• [SUPPLIED DATA]

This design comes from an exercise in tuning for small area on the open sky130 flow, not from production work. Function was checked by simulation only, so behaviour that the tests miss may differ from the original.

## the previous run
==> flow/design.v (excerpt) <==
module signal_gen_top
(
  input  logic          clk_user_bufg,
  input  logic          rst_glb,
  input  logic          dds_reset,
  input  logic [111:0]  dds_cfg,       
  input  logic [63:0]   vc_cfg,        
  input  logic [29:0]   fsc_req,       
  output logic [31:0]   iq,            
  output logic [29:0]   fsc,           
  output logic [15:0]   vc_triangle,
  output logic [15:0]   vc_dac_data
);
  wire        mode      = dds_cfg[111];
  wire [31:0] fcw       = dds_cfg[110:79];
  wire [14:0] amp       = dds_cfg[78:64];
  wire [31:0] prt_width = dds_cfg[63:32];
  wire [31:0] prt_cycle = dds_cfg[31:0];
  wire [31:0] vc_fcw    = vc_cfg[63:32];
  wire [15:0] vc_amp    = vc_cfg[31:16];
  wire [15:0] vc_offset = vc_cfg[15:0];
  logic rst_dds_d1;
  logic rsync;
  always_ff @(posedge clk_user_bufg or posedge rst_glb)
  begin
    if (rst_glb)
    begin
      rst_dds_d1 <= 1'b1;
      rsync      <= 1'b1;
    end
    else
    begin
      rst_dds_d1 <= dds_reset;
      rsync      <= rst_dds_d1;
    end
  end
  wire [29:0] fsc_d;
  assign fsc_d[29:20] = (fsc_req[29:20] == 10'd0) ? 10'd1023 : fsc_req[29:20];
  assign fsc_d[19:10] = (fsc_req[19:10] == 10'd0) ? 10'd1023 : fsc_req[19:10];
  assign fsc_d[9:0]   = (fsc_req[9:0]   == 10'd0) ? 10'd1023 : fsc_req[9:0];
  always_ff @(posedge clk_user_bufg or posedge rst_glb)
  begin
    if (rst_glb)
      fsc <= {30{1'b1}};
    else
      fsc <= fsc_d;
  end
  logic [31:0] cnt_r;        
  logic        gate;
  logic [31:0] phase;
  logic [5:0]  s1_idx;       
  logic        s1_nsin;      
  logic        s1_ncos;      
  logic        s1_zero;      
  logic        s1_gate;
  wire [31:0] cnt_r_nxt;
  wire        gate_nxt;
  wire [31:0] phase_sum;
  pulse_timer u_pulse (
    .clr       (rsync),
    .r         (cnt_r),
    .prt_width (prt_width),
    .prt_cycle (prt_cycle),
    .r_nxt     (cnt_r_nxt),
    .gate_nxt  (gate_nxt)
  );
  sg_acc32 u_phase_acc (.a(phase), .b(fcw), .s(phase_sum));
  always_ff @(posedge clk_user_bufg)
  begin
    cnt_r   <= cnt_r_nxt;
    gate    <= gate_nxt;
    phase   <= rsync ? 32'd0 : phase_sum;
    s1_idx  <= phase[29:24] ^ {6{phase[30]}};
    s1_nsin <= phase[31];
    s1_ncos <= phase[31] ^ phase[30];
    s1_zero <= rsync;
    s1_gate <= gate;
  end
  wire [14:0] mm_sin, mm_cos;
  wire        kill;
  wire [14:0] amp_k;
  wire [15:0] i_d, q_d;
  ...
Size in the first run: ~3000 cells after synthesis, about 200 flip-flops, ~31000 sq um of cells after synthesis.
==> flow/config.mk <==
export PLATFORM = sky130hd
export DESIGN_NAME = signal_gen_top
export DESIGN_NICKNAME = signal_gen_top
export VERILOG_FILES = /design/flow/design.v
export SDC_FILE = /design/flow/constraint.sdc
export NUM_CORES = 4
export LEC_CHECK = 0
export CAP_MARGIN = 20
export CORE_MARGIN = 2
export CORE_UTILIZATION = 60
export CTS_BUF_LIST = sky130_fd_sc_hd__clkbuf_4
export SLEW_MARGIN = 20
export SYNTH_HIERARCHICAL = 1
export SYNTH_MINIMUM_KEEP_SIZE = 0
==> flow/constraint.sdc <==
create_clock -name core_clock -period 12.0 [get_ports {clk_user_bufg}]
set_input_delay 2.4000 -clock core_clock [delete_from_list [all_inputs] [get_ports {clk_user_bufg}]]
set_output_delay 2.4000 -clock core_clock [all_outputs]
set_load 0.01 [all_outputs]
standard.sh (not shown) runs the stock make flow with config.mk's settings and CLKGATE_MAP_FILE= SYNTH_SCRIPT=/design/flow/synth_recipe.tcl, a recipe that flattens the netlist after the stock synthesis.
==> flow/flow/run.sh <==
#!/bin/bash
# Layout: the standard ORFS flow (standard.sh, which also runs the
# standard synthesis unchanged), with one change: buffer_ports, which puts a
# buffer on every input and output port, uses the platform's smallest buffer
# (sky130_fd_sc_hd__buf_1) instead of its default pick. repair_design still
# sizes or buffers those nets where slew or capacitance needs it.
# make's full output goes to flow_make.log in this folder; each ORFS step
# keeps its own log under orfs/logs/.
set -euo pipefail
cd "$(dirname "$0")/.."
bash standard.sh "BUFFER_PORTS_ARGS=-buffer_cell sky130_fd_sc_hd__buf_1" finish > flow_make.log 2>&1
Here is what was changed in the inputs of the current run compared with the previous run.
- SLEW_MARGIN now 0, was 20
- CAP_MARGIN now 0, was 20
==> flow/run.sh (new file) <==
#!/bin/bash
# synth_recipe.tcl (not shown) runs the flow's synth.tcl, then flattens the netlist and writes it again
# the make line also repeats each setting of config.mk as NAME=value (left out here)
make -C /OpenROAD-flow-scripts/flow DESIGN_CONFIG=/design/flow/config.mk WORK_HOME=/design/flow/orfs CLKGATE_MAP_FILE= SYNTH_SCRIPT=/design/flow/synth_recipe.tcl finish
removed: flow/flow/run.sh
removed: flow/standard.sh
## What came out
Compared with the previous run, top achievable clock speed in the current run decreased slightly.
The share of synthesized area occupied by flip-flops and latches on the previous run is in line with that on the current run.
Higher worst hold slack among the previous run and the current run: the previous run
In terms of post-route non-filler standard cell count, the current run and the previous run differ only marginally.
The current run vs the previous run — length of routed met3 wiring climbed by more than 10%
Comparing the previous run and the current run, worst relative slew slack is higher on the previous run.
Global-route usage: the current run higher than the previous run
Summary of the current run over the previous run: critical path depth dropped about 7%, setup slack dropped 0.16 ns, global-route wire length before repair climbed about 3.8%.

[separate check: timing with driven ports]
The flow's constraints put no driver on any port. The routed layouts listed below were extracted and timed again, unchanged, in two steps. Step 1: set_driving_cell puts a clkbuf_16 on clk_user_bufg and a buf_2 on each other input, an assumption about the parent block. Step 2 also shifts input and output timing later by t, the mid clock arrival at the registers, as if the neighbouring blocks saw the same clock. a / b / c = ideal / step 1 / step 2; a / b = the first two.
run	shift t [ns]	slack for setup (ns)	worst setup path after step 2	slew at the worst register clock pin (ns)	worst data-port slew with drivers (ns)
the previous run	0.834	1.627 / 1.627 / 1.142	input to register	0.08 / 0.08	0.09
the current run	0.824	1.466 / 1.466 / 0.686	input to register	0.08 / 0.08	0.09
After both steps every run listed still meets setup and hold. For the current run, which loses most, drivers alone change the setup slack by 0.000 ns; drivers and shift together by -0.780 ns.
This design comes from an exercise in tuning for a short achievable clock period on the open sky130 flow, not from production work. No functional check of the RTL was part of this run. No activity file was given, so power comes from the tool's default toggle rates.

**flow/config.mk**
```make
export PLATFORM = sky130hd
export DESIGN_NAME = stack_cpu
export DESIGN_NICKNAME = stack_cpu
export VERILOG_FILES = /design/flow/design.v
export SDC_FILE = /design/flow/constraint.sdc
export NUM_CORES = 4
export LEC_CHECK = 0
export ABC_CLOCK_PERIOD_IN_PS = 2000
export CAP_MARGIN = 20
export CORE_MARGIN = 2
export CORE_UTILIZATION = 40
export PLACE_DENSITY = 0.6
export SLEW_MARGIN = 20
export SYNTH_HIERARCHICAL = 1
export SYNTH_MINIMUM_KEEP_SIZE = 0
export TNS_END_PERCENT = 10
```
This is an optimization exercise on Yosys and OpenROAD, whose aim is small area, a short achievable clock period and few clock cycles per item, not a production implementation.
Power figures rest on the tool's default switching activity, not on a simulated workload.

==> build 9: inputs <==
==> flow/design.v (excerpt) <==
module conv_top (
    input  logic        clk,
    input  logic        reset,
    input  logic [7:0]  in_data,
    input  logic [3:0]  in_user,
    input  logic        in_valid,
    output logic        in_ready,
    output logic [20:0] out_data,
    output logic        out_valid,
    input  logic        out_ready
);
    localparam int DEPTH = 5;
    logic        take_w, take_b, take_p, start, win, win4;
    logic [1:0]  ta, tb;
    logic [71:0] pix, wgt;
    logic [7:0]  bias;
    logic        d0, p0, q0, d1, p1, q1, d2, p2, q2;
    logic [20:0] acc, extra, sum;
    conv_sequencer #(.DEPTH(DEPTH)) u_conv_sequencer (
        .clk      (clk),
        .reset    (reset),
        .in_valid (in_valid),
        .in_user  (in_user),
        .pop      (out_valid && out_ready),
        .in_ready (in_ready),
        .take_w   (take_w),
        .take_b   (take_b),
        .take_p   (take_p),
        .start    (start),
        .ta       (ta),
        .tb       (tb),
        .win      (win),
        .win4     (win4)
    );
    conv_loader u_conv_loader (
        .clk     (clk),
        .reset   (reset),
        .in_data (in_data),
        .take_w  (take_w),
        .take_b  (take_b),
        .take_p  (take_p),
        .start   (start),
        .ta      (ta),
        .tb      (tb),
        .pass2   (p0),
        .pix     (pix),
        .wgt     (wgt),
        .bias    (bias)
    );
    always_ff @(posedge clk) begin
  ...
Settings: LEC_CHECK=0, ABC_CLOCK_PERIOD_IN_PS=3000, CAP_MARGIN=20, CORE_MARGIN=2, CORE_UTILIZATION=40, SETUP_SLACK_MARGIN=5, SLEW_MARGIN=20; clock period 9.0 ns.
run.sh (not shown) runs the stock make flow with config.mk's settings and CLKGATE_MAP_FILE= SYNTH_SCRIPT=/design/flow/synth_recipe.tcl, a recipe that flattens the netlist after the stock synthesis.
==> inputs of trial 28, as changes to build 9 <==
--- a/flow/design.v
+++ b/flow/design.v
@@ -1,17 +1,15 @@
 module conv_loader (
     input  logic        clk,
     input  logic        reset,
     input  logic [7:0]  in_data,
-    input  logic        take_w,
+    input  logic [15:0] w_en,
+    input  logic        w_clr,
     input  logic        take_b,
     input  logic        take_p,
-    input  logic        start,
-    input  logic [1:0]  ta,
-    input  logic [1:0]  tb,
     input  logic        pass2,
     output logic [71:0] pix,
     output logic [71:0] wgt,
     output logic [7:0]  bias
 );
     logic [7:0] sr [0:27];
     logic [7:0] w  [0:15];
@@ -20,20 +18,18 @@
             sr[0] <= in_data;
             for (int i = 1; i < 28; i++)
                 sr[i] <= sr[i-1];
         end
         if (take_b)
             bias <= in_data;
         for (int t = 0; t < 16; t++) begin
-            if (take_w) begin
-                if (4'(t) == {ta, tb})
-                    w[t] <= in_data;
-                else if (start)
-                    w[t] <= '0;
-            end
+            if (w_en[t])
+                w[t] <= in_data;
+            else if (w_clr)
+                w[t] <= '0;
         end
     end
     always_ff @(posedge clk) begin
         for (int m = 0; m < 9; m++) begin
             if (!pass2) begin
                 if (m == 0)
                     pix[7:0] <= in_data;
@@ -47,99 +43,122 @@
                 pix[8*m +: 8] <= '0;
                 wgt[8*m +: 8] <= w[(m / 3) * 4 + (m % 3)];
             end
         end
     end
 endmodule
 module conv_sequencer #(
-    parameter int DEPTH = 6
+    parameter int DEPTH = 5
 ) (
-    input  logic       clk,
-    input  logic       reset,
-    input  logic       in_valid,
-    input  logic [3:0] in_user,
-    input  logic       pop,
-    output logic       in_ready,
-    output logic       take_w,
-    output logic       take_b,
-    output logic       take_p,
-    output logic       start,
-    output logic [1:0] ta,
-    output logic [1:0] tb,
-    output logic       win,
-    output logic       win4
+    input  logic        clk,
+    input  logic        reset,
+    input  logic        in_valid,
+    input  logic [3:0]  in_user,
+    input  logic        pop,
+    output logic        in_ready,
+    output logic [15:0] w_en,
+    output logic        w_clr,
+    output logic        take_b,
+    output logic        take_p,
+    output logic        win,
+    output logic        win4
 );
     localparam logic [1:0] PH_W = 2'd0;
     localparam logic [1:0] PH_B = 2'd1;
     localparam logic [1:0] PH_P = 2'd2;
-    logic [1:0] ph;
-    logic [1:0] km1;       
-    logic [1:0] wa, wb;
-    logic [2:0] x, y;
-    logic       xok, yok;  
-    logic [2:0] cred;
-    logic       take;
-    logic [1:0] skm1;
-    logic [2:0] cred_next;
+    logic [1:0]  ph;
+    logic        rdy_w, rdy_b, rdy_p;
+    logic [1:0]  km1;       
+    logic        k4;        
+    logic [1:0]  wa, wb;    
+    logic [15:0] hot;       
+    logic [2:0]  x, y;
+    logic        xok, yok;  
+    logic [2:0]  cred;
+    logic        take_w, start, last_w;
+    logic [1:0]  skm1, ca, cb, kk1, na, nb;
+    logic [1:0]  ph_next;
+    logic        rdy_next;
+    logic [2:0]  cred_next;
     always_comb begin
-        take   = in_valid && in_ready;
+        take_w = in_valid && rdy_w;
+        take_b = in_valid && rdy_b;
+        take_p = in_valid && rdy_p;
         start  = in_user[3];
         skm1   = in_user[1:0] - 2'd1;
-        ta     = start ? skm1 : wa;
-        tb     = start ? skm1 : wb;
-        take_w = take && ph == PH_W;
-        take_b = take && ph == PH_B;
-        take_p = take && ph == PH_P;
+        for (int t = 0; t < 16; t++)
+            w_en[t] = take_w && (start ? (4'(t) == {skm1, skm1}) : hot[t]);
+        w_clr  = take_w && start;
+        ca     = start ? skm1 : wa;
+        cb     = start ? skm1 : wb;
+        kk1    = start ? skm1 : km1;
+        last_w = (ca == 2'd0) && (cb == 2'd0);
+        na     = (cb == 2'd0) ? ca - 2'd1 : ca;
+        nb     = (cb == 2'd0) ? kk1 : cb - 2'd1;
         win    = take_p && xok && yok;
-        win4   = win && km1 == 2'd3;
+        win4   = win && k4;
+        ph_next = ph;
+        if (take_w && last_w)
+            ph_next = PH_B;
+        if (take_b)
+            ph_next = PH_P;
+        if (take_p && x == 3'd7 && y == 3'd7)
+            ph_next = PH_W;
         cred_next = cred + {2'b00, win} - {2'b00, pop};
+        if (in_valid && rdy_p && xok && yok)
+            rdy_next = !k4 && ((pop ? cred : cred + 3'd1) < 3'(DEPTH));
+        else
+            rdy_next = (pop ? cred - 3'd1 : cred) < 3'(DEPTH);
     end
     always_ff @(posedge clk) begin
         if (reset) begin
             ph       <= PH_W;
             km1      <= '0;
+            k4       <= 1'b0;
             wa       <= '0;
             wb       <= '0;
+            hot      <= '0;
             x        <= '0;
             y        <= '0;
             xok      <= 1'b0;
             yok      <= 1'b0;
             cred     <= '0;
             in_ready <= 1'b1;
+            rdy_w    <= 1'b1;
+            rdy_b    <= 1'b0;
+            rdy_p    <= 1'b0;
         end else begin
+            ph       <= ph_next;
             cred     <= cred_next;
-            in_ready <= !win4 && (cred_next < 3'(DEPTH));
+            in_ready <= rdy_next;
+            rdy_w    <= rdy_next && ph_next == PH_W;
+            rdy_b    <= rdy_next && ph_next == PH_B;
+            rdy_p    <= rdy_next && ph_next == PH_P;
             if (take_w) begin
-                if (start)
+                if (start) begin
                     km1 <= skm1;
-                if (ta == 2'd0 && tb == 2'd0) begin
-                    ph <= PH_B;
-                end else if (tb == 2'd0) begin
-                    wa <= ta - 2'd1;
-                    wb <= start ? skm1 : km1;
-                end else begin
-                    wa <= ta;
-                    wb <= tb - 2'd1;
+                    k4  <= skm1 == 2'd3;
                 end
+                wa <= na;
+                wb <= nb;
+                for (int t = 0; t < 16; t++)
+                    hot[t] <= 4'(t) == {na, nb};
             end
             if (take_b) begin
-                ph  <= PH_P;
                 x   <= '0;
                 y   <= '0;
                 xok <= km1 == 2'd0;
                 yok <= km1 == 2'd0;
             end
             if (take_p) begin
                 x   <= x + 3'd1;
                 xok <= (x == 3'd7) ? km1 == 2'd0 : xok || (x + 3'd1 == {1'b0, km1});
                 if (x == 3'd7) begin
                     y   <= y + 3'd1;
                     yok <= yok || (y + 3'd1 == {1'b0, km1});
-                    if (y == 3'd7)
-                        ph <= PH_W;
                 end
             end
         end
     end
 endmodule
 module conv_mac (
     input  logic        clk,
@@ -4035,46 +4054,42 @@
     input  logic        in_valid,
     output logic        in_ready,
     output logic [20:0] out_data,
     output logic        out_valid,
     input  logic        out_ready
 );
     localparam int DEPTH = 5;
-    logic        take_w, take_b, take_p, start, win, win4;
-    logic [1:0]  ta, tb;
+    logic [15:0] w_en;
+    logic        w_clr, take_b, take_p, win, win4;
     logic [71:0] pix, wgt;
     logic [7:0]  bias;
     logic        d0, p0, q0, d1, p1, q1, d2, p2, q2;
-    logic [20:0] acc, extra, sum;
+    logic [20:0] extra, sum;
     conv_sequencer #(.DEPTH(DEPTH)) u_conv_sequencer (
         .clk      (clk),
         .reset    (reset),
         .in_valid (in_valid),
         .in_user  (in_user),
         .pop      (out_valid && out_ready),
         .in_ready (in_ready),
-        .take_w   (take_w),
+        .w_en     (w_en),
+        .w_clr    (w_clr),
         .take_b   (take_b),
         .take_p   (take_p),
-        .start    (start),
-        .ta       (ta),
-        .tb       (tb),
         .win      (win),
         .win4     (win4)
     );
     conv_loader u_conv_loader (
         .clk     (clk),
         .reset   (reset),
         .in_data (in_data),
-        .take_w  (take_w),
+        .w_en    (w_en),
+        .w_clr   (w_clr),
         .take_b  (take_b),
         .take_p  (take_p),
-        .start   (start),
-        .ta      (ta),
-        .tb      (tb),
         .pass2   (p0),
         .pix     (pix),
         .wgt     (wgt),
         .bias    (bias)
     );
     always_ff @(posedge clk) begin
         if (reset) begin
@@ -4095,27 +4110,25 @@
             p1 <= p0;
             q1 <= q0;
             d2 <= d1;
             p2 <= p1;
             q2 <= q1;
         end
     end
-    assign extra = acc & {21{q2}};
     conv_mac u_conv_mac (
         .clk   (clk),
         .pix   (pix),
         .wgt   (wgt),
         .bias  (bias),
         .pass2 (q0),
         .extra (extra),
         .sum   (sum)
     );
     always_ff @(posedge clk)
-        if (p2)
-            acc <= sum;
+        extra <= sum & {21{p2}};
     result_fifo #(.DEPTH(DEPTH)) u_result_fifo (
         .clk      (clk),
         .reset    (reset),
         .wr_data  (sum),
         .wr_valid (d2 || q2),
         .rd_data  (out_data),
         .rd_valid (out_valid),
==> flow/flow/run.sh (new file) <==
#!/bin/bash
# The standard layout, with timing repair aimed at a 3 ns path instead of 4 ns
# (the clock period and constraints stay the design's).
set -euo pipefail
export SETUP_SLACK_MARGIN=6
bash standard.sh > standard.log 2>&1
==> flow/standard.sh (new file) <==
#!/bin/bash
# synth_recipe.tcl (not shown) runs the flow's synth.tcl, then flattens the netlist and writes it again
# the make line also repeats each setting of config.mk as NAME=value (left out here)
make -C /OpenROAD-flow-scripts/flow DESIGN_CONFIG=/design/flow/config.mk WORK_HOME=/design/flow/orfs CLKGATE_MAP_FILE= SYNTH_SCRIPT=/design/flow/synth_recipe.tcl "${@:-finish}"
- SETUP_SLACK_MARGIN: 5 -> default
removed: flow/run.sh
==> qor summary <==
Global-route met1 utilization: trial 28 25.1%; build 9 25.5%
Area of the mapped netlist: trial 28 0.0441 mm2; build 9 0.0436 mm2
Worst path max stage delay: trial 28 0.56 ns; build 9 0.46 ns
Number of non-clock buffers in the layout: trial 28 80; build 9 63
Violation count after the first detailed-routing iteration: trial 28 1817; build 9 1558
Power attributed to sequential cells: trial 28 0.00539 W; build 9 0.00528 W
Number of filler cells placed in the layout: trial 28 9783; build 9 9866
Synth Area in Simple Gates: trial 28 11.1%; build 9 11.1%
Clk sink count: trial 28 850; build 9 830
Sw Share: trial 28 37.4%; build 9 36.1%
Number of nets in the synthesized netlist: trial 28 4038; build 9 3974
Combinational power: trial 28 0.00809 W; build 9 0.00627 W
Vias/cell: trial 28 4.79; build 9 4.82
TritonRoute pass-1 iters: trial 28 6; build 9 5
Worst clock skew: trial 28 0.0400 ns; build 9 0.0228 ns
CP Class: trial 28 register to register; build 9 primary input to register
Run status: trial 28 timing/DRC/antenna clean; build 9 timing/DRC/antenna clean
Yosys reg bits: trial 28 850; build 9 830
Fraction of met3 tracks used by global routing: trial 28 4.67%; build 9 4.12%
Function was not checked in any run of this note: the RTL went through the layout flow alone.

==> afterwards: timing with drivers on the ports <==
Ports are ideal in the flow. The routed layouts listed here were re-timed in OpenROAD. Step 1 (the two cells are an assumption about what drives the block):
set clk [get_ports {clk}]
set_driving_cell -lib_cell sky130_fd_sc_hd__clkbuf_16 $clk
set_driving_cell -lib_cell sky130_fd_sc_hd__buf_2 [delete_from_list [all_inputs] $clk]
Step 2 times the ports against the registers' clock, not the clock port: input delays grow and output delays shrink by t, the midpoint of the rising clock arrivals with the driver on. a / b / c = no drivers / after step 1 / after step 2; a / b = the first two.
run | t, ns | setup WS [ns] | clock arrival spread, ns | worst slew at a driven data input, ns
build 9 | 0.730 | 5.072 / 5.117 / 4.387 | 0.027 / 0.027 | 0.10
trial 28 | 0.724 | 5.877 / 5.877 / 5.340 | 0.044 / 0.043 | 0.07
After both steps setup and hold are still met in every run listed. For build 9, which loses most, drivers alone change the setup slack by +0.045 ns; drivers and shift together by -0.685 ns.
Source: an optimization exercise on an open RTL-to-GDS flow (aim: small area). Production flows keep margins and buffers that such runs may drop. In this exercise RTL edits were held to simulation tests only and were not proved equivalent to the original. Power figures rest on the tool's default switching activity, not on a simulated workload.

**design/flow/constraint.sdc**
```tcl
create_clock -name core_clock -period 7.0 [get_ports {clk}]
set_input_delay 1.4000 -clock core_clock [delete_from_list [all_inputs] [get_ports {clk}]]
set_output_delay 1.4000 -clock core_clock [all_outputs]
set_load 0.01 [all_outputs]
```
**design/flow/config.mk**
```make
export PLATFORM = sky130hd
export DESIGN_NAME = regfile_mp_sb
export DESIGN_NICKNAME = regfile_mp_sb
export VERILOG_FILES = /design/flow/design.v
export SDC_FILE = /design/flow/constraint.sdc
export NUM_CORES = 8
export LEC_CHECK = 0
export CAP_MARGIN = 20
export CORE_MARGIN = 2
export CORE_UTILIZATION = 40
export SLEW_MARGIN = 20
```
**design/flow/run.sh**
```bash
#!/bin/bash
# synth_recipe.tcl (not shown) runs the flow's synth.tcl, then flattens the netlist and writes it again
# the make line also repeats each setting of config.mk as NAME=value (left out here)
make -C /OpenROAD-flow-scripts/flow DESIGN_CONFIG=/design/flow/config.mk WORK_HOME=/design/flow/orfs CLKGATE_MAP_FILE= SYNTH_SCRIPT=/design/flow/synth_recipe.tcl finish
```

• [YOUR GOAL] Using the word "length" as the filter, copy each matching line from the material.

• [SOLUTION]
The current run vs the previous run — length of routed met3 wiring climbed by more than 10%
Summary of the current run over the previous run: critical path depth dropped about 7%, setup slack dropped 0.16 ns, global-route wire length before repair climbed about 3.8%.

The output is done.